[Goal of the exercise] Extract from the entries below, exactly as given, only the lines from the line containing "u_regs.src_o: 30" to the line containing "## routing by layer", both lines included.

[Data for analysis — start]

`config.mk`:
```
export PLATFORM = sky130hd
export DESIGN_NAME = bus_dma_host
export DESIGN_NICKNAME = d
export VERILOG_FILES = /design/src/rtl/bus_dma_pkg.sv /design/src/rtl/bus_dma_regs.sv /design/src/rtl/bus_dma_host.sv
export SDC_FILE = /design/constraint.sdc
export NUM_CORES = 1
export LEC_CHECK = 0
export CAP_MARGIN = 25
export CORE_UTILIZATION = 52
export DETAILED_ROUTE_END_ITERATION = 8
export PLACE_DENSITY = 0.8
export SETUP_SLACK_MARGIN = 0.05
export SLEW_MARGIN = 25
export SYNTH_ARGS = -nofsm -noshare
export SYNTH_HDL_FRONTEND = slang
export SYNTH_SLANG_ARGS = --single-unit
```
`constraint.sdc`:
```
create_clock -name clk_i -period 2.7 [get_ports clk_i]
set_input_delay 0.405 -clock clk_i [delete_from_list [all_inputs] [get_ports clk_i]]
set_output_delay 0.405 -clock clk_i [all_outputs]
set_load 0.03 [all_outputs]
```
`src/rtl/bus_dma_pkg.sv`:
```
// Shared definitions for the bus_dma_host copy engine: register word indices,
// CTRL/STATUS bit positions and the transfer state encoding.
`timescale 1ns/1ps
package bus_dma_pkg;

  // Register word indices, i.e. dev_addr_i[4:2].
  localparam logic [2:0] REG_SRC    = 3'd0;
  localparam logic [2:0] REG_DST    = 3'd1;
  localparam logic [2:0] REG_LEN    = 3'd2;
  localparam logic [2:0] REG_CTRL   = 3'd3;
  localparam logic [2:0] REG_STATUS = 3'd4;
  localparam logic [2:0] REG_CYCLES = 3'd5;

  localparam int CTRL_START  = 0;
  localparam int CTRL_IRQ_EN = 1;

  localparam int STATUS_BUSY = 0;
  localparam int STATUS_DONE = 1;
  localparam int STATUS_ERR  = 2;

  typedef enum logic [2:0] {
    ST_IDLE    = 3'd0,
    ST_RD_REQ  = 3'd1,
    ST_RD_WAIT = 3'd2,
    ST_WR_REQ  = 3'd3,
    ST_WR_WAIT = 3'd4
  } dma_state_e;

  function automatic logic reg_exists(input logic [2:0] idx);
    return idx <= REG_CYCLES;
  endfunction

endpackage

```
`src/rtl/bus_dma_regs.sv`:
```
// Device-side register file of bus_dma_host: decode, single-cycle response and
// status bits. The CYCLES counter exists only when BUS_DMA_HOST_PERF_EN is defined.
`timescale 1ns/1ps
module bus_dma_regs
  import bus_dma_pkg::*;
#(
  parameter int AddressWidth = 32,
  parameter int DataWidth    = 32,
  parameter int LenWidth     = 16
) (
  input  logic                    clk_i,
  input  logic                    rst_ni,
  input  logic                    dev_req_i,
  input  logic                    dev_we_i,
  input  logic [2:0]              idx_i,
  input  logic [DataWidth-1:0]    dev_wdata_i,
  output logic                    dev_rvalid_o,
  output logic [DataWidth-1:0]    dev_rdata_o,
  output logic                    dev_err_o,
  input  logic                    busy_i,
  input  logic                    done_set_i,
  input  logic                    err_set_i,
  output logic [AddressWidth-1:0] src_o,
  output logic [AddressWidth-1:0] dst_o,
  output logic [LenWidth-1:0]     len_o,
  output logic                    start_o,
  output logic                    irq_o
);

  logic                 wr;
  logic                 irq_en_q;
  logic                 done_q;
  logic                 err_q;
  logic [DataWidth-1:0] rdata_d;

  assign wr      = dev_req_i & dev_we_i;
  assign start_o = wr && (idx_i == REG_CTRL) && dev_wdata_i[CTRL_START] && !busy_i;
  assign irq_o   = done_q & irq_en_q;

  // NOTE: state flops use non-blocking assignments so every flop samples
  // pre-edge values, independent of statement order.
  always_ff @(posedge clk_i or negedge rst_ni) begin
    if (!rst_ni) begin
      src_o    <= '0;
      dst_o    <= '0;
      len_o    <= '0;
      irq_en_q <= 1'b0;
      done_q   <= 1'b0;
      err_q    <= 1'b0;
    end else begin
      if (wr && !busy_i) begin
        case (idx_i)
          REG_SRC: src_o <= {dev_wdata_i[AddressWidth-1:2], 2'b00};
          REG_DST: dst_o <= {dev_wdata_i[AddressWidth-1:2], 2'b00};
          REG_LEN: len_o <= dev_wdata_i[LenWidth-1:0];
          default: ;
        endcase
      end
      if (wr && idx_i == REG_CTRL) irq_en_q <= dev_wdata_i[CTRL_IRQ_EN];
      // A completion in the same cycle as a STATUS write must not be lost.
      if (done_set_i)                   done_q <= 1'b1;
      else if (wr && idx_i == REG_STATUS) done_q <= 1'b0;
      if (err_set_i)                    err_q  <= 1'b1;
      else if (wr && idx_i == REG_STATUS) err_q  <= 1'b0;
    end
  end

`ifdef BUS_DMA_HOST_PERF_EN
  logic [31:0] cycles_q;

  always_ff @(posedge clk_i or negedge rst_ni) begin
    if (!rst_ni)                          cycles_q <= '0;
    else if (start_o)                     cycles_q <= '0;
    else if (busy_i && cycles_q != '1)    cycles_q <= cycles_q + 32'd1;
  end
`endif

  // NOTE: the default assignment up front keeps this block purely
  // combinational; a missing path would otherwise infer a latch.
  always_comb begin
    rdata_d = '0;
    case (idx_i)
      REG_SRC:    rdata_d = DataWidth'(src_o);
      REG_DST:    rdata_d = DataWidth'(dst_o);
      REG_LEN:    rdata_d = DataWidth'(len_o);
      REG_CTRL:   rdata_d[CTRL_IRQ_EN] = irq_en_q;
      REG_STATUS: begin
        rdata_d[STATUS_BUSY] = busy_i;
        rdata_d[STATUS_DONE] = done_q;
        rdata_d[STATUS_ERR]  = err_q;
      end
`ifdef BUS_DMA_HOST_PERF_EN
      REG_CYCLES: rdata_d = DataWidth'(cycles_q);
`endif
      default:    rdata_d = '0;
    endcase
  end

  always_ff @(posedge clk_i or negedge rst_ni) begin
    if (!rst_ni) begin
      dev_rvalid_o <= 1'b0;
      dev_err_o    <= 1'b0;
      dev_rdata_o  <= '0;
    end else begin
      dev_rvalid_o <= dev_req_i;
      dev_err_o    <= dev_req_i && !reg_exists(idx_i);
      dev_rdata_o  <= (dev_req_i && !dev_we_i) ? rdata_d : '0;
    end
  end

endmodule

```
`src/rtl/bus_dma_host.sv`:
```
// Memory-to-memory copy engine acting as a bus host; one outstanding transaction.
// Optional CYCLES counter is enabled with BUS_DMA_HOST_PERF_EN.
`timescale 1ns/1ps
module bus_dma_host
  import bus_dma_pkg::*;
#(
  parameter int AddressWidth = 32,
  parameter int DataWidth    = 32,
  parameter int LenWidth     = 16
) (
  input  logic                    clk_i,
  input  logic                    rst_ni,
  input  logic                    dev_req_i,
  input  logic                    dev_we_i,
  input  logic [3:0]              dev_be_i,
  input  logic [AddressWidth-1:0] dev_addr_i,
  input  logic [DataWidth-1:0]    dev_wdata_i,
  output logic                    dev_rvalid_o,
  output logic [DataWidth-1:0]    dev_rdata_o,
  output logic                    dev_err_o,
  output logic                    host_req_o,
  input  logic                    host_gnt_i,
  output logic [AddressWidth-1:0] host_addr_o,
  output logic                    host_we_o,
  output logic [3:0]              host_be_o,
  output logic [DataWidth-1:0]    host_wdata_o,
  input  logic                    host_rvalid_i,
  input  logic [DataWidth-1:0]    host_rdata_i,
  input  logic                    host_err_i,
  output logic                    dma_irq_o
);

  dma_state_e            state_q, state_d;
  logic [AddressWidth-1:0] src_reg, dst_reg, src_q, dst_q;
  logic [LenWidth-1:0]     len_reg, cnt_q;
  logic [DataWidth-1:0]    data_q;
  logic                    start, busy, done_set, err_set, last_word;
  logic                    unused_bits;

  // Partial byte enables are treated as full-word writes; only [4:2] decodes.
  assign unused_bits = ^{dev_be_i, dev_addr_i[AddressWidth-1:5], dev_addr_i[1:0]};
  assign busy        = (state_q != ST_IDLE);
  assign last_word   = (cnt_q == LenWidth'(1));

  bus_dma_regs #(
    .AddressWidth(AddressWidth),
    .DataWidth   (DataWidth),
    .LenWidth    (LenWidth)
  ) u_regs (
    .clk_i       (clk_i),
    .rst_ni      (rst_ni),
    .dev_req_i   (dev_req_i),
    .dev_we_i    (dev_we_i),
    .idx_i       (dev_addr_i[4:2]),
    .dev_wdata_i (dev_wdata_i),
    .dev_rvalid_o(dev_rvalid_o),
    .dev_rdata_o (dev_rdata_o),
    .dev_err_o   (dev_err_o),
    .busy_i      (busy),
    .done_set_i  (done_set),
    .err_set_i   (err_set),
    .src_o       (src_reg),
    .dst_o       (dst_reg),
    .len_o       (len_reg),
    .start_o     (start),
    .irq_o       (dma_irq_o)
  );

  // host_req_o decodes straight from this register, so reset drops it at once.
  always_ff @(posedge clk_i or negedge rst_ni) begin
    if (!rst_ni) state_q <= ST_IDLE;
    else         state_q <= state_d;
  end

  always_comb begin
    state_d = state_q;
    case (state_q)
      ST_IDLE:    if (start && len_reg != '0) state_d = ST_RD_REQ;
      ST_RD_REQ:  if (host_gnt_i) state_d = ST_RD_WAIT;
      ST_RD_WAIT: if (host_rvalid_i) state_d = host_err_i ? ST_IDLE : ST_WR_REQ;
      ST_WR_REQ:  if (host_gnt_i) state_d = ST_WR_WAIT;
      ST_WR_WAIT: if (host_rvalid_i) state_d = (host_err_i || last_word) ? ST_IDLE : ST_RD_REQ;
      default:    state_d = ST_IDLE;
    endcase
  end

  always_comb begin
    host_req_o   = 1'b0;
    host_we_o    = 1'b0;
    host_be_o    = 4'h0;
    host_addr_o  = '0;
    host_wdata_o = '0;
    done_set     = 1'b0;
    err_set      = 1'b0;
    case (state_q)
      ST_IDLE: done_set = start && (len_reg == '0);
      ST_RD_REQ: begin
        host_req_o  = 1'b1;
        host_be_o   = 4'hF;
        host_addr_o = src_q;
      end
      ST_RD_WAIT: begin
        done_set = host_rvalid_i && host_err_i;
        err_set  = host_rvalid_i && host_err_i;
      end
      ST_WR_REQ: begin
        host_req_o   = 1'b1;
        host_we_o    = 1'b1;
        host_be_o    = 4'hF;
        host_addr_o  = dst_q;
        host_wdata_o = data_q;
      end
      ST_WR_WAIT: begin
        done_set = host_rvalid_i && (host_err_i || last_word);
        err_set  = host_rvalid_i && host_err_i;
      end
      default: ;
    endcase
  end

  // Working copies; the programmed SRC/DST/LEN registers are never modified.
  always_ff @(posedge clk_i or negedge rst_ni) begin
    if (!rst_ni) begin
      src_q  <= '0;
      dst_q  <= '0;
      cnt_q  <= '0;
      data_q <= '0;
    end else begin
      if (state_q == ST_IDLE && start && len_reg != '0) begin
        src_q <= src_reg;
        dst_q <= dst_reg;
        cnt_q <= len_reg;
      end
      if (state_q == ST_RD_WAIT && host_rvalid_i) data_q <= host_rdata_i;
      if (state_q == ST_WR_WAIT && host_rvalid_i && !host_err_i) begin
        src_q <= src_q + AddressWidth'(4);
        dst_q <= dst_q + AddressWidth'(4);
        cnt_q <= cnt_q - LenWidth'(1);
      end
    end
  end

endmodule

```
After elaboration in Yosys (flattened, before gate mapping). Index checks and enable logic that the tools add are counted. W data, S select, Z words.

$add $sub $neg: 3. Magnitude comparators: 1. Equal/unequal tests: 14. Muxes and demuxes: 29. Bitwise operators: 2. Reductions and logical operators: 35.

Operator list (count): $mux W32 (6); $pmux W29 S3 (1); $add A32 B3 Y32 const B (2); $pmux W32 S2 (1); $mux W16 (2); $eq A16 B1 Y1 const B (1); $logic_and A1 B1 Y1 (16); $logic_not A16 Y1 (1); $reduce_bool A16 Y1 (1); $sub A16 B1 Y16 const B (1); $mux W3 (5); $pmux W3 S5 (1); $eq A3 B2 Y1 const B (4); $ne A2 B2 Y1 const B (5); $mux W1 (7); $eq A3 B1 Y1 const B (2); $eq A3 B3 Y1 const B (2); $logic_not A3 Y1 (2); $pmux W1 S3 (2); $reduce_and A2 Y1 (3); $reduce_bool A2 Y1 (3); $reduce_and A5 Y1 (1); $logic_not A1 Y1 (4); $mux W4 (1); 8 further kinds (10).

Bits in registers: 228. Bits of input ports: 107. Word-level logic and storage cells: 98.

Logic depth before layout (Yosys ltp).
Word-level depth: 8. Gate-level depth with buffers: 9. Mapped depth without buffers: 6.

Modules after synthesis. A second synthesis with hierarchy kept.

Cell total of the unflattened synthesis: 1069. Area total of the unflattened synthesis: 11598.6 sq um.

Modules (own cells, without submodules): bus_dma_host (times used 1, cells an instance 740, area an instance 6826.5 sq um, seq. area each 2877.8 sq um); bus_dma_regs (times used 1, cells an instance 329, area an instance 4772.1 sq um, seq. area each 2827.7 sq um).

Worst setup path after synthesis. No wires, ideal clock.

Kind: flip-flop to output port. From: register state_q[2]. To: output host_wdata_o[22]. Arrival: 1734 ps. Path slack: 561 ps. Stages on the path, launching flop included: 7. Buffers on the path: 2. Cell sequence: dfrtp_1 > clkbuf_1 > inv_1 > nand2_1 > inv_1 > clkbuf_1 > and3_1.

Longest elaborated chain between the ends: 2.

RTL lines: start, declared (RTL line bus_dma_host.sv:33) `dma_state_e state_q, state_d;`; start signal, assigned (RTL line bus_dma_host.sv:72) `else state_q <= state_d;`; $eq A3 B2 Y1 (RTL line bus_dma_host.sv:95) `case (state_q)`; $mux W32 (RTL line bus_dma_host.sv:95); end, declared (RTL line bus_dma_host.sv:26) `output logic [DataWidth-1:0] host_wdata_o,`.

Every way passes these cells.

Worst setup path in the final report.
From: register state_q[2]. To: output host_wdata_o[29].

The elaborated chain is that of the path after synthesis.

==> flow_metrics.tcl <==
set metrics [dict create \
    cpPeakStageDelay_ps 460 \
    synthArstFlopShare_pct 100 \
    num_rows 52 \
    synth_top_cell_area_share_pct 51.1 \
    fin_nets 1331 \
    reg2regPathDepth 6 \
    die_area_um2 21700 \
    final_hold_viol_count 0 \
    cts_root_buf "clkbuf_16" \
    setup_ws_ps 198 \
    status "finished clean" \
    maxSlewHeadroom_pct 29.4 \
    clock_latency_ps 520 \
    fin_area_um2 13900 \
    grt_max_degree 66 \
    critPathSlowestCell "dfrtp_2" \
    end_kind "output pin" \
    io_pins 212 \
    netlist_top_cells_count "224 x dfrtp_1, 126 x nor2_1, 110 x mux2_2" \
    syn2layout_area_growth_pct 26.6 \
    antenna_left 0 \
    cts_buffers 24 \
    cts_tree "built" \
    synth_edf_count 0 \
    cp.required_ps 2300 \
    fill_cells 1605 \
    routed_wl_mm 29.4 \
    vias 9253 \
    worstSetupPathType "flop to output pin" \
    fin_cells 1505 \
    hold_path_end "u_regs.dev_rvalid_o" \
    clockBufferDepth 3 \
    first_pass_iters 5 \
    placed_cell_area_um2 13200 \
    placeableCoreArea_um2 20500 \
    track_usage_pct 27.6 \
    die_y_um 147 \
    path_cells "inv_1 -> nand2_1 -> buf_6 -> inv_1 -> buf_6 -> and3_1 -> buf_4" \
    ys_types 62 \
    r2r_setup_slack_ps 320 \
    vias_per_cell 6.15 \
    final_max_slew_viol_count 0 \
    hold_depth 1 \
    diodes 0 \
    start_util_pct 53.6 \
    timing.rr.start "u_regs.len_o[12]" \
    preCtsSetupSlack_ps 252 \
    htree_levels 1 \
    final.min_clock_period_ps 2500 \
    worst_slew_pin_slew_ps 1060 \
    cts_setup_buffers 0 \
    synth_most_common_cell "dfrtp_1" \
    drc 0 \
    drive_above_1_share_pct 20.3 \
    ys_warn_count 0 \
    ys_seq_area_share_pct 51.1 \
    yosys.area.top_type "dfrtp_1" \
    fin_skew_ps 13.6 \
    die_w_um 147 \
    hp-start "dev_req_i" \
    clk_pin_slew_worst_paths_ps 60 \
    post_drt_wl_per_cell_um 19.5 \
    max_freq_mhz 400 \
    tns_ps 0 \
    drv_cap 0 \
    overflow 0 \
    syn_inst 1044 \
    start_kind "flop" \
    grt_setup_unrepaired "no" \
    hold_path.class "input port to flop" \
    powerDensity_nw_per_um2 915 \
    antenna_found_initial 0 \
    drt_iter0_drc 743 \
    clkSinkCount 224 \
    p_total_w 0.0127 \
    placedCellCount 1463 \
    final.period_utilization_pct 92.7 \
    power.leakage_nw 6.27 \
    synth-main-ff-cell "dfrtp_1" \
    timing.rr.end "src_q[19]" \
    avgSynthCellArea_um2 10.5 \
    max-vdd-ir-drop_v 0.000506 \
    arrival_ps 2100 \
    syn_area_um2 11000 \
    io_buffer_count 176 \
    synth-seq-cells 224 \
    place_hpwl_mm 20.3 \
    grt_pass1_wl_mm 48.0 \
    synth_area_leaders "dfrtp_1 51%, mux2_2 11%, nor2_1 4.3%" \
    crit_fanout 37 \
    setup_viol 0 \
    first_global_vias 9022 \
    place.gp.congestion 0.863 \
]
## per-stage QoR
stage          hold WS (ps)  util [%]
2_1_floorplan           109         -
3_3_place_gp            391      64.2
3_5_place_dp            394      64.2
4_1_cts                 404      67.8
5_1_grt                 426      67.8
6_report                420      67.8
## timing repair
item | CTS | global route
endpoints found under the setup margin | 58 | 33
endpoints found under the hold margin | 61 | 0
gates resized for setup | 27 | 3
hold buffers | 1 | 0
## critical path: cells and delay by family, from the launching register on
kind	cells	cell delay (ps)
buf+inv	5	820
flops	1	460
simple gates	2	280
## registers in the layout, indices dropped and copies added, names as in the netlist
signal / flops
u_regs.len_o: 16
dst_q: 30
u_regs.irq_en_q: 1
u_regs.dev_rdata_o: 32
u_regs.src_o: 30
state_q: 3
u_regs.dst_o: 30
u_regs.dev_err_o: 1
u_regs.err_q: 1
cnt_q: 16
src_q: 30
data_q: 32
u_regs.done_q: 1
u_regs.dev_rvalid_o: 1
## worst max path at each step
stage,from,to,slack (ps)
detailed placement,host_rvalid_i,src_q[4],250
finish,state_q[2],host_wdata_o[29],200
global placement,host_rvalid_i,cnt_q[11],280
global route,state_q[2],host_wdata_o[27],100
CTS,state_q[2],host_wdata_o[29],60
floorplan,state_q[2],host_wdata_o[22],560
## layout by cell type (no fill, tap or decap), drive strengths merged, types with 12 or more instances in the layout
| cell | Yosys | routed |
|---|---|---|
| dfrtp | 224 | 224 |
| nor2 | 126 | 126 |
| mux2 | 110 | 110 |
| clkdlybuf4s50 | 0 | 107 |
| buf | 30 | 88 |
| nand2 | 73 | 73 |
| mux2i | 47 | 47 |
| and3 | 45 | 45 |
| nand3 | 40 | 40 |
| clkbuf | 43 | 36 |
| a21oi | 33 | 33 |
| o21ai | 27 | 27 |
| dlygate4sd2 | 0 | 25 |
| nand4 | 22 | 22 |
| a22oi | 21 | 21 |
| inv | 19 | 19 |
| o311ai | 18 | 18 |
| nor3 | 16 | 16 |
| o211ai | 14 | 14 |
| nor4 | 14 | 14 |
| a221o | 12 | 12 |
## routing by layer
| layer | wire length [µm] | global-route usage, % | vias to the layer above |
|---|---|---|---|
| met5 | 0 | 0 | - |
| met4 | 914 | 9.38 | 0 |
| met3 | 1980 | 4.53 | 68 |
| met2 | 13800 | 44.0 | 388 |
| met1 | 12700 | 38.4 | 4613 |
| li1 | - | - | 4184 |
## power by group
part	total, W	leakage [nW]	internal [W]	switching, W
Sequential	0.00569	2.90	0.00452	0.00117
Combinational	0.00385	3.01	0.00187	0.00198
Clock	0.00319	0.361	0.00189	0.00130
## final cells by class
| cell class | instances | area, µm² | share of cell area, % |
|---|---|---|---|
| repair buffers | 222 | 2130 | 15.3 |
| clock inverters | 5 | 75.1 | 0.540 |
| multi-input cells | 729 | 5010 | 36.1 |
| inverters | 19 | 71.3 | 0.513 |
| flip-flops and latches | 224 | 5610 | 40.4 |
| clock buffers | 36 | 667 | 4.80 |
| well taps | 270 | 338 | 2.43 |
## cell families (layout without fill, tap and decap cells)
| kind of cell | after synthesis | in the layout | synth area share (%) |
|---|---|---|---|
| buffers and inverters | 92 | 282 | 3.59 |
| AOI/OAI and AO/OA | 183 | 183 | 11.9 |
| muxes | 157 | 157 | 15.6 |
| DFF | 224 | 224 | 51.1 |
| adders and majority gates | 4 | 4 | 0.456 |
| xor gates and xnor gates | 3 | 3 | 0.239 |
| other | 1 | 2 | 0.0342 |
| and+or+nand+nor | 380 | 380 | 17.1 |
Power figures use the tool's default switching activity.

[Data for analysis — finish]

[Reply]
u_regs.src_o: 30
state_q: 3
u_regs.dst_o: 30
u_regs.dev_err_o: 1
u_regs.err_q: 1
cnt_q: 16
src_q: 30
data_q: 32
u_regs.done_q: 1
u_regs.dev_rvalid_o: 1
## worst max path at each step
stage,from,to,slack (ps)
detailed placement,host_rvalid_i,src_q[4],250
finish,state_q[2],host_wdata_o[29],200
global placement,host_rvalid_i,cnt_q[11],280
global route,state_q[2],host_wdata_o[27],100
CTS,state_q[2],host_wdata_o[29],60
floorplan,state_q[2],host_wdata_o[22],560
## layout by cell type (no fill, tap or decap), drive strengths merged, types with 12 or more instances in the layout
| cell | Yosys | routed |
|---|---|---|
| dfrtp | 224 | 224 |
| nor2 | 126 | 126 |
| mux2 | 110 | 110 |
| clkdlybuf4s50 | 0 | 107 |
| buf | 30 | 88 |
| nand2 | 73 | 73 |
| mux2i | 47 | 47 |
| and3 | 45 | 45 |
| nand3 | 40 | 40 |
| clkbuf | 43 | 36 |
| a21oi | 33 | 33 |
| o21ai | 27 | 27 |
| dlygate4sd2 | 0 | 25 |
| nand4 | 22 | 22 |
| a22oi | 21 | 21 |
| inv | 19 | 19 |
| o311ai | 18 | 18 |
| nor3 | 16 | 16 |
| o211ai | 14 | 14 |
| nor4 | 14 | 14 |
| a221o | 12 | 12 |
## routing by layer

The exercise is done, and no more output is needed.